→ Exercise directions
The word "after" occurs in some of the lines below; copy each of those lines.

Saved data entries
........

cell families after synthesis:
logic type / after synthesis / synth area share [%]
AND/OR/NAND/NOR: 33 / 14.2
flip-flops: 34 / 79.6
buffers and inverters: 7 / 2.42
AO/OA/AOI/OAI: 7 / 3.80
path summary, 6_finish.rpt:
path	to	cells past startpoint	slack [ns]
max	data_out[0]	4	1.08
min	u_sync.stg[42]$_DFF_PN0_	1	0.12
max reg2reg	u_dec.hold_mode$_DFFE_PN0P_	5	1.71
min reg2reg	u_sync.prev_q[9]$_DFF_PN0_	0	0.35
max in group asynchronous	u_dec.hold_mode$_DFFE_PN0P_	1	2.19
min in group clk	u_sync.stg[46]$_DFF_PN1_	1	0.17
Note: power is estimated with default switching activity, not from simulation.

........

→ Answer to this task
cell families after synthesis:
logic type / after synthesis / synth area share [%]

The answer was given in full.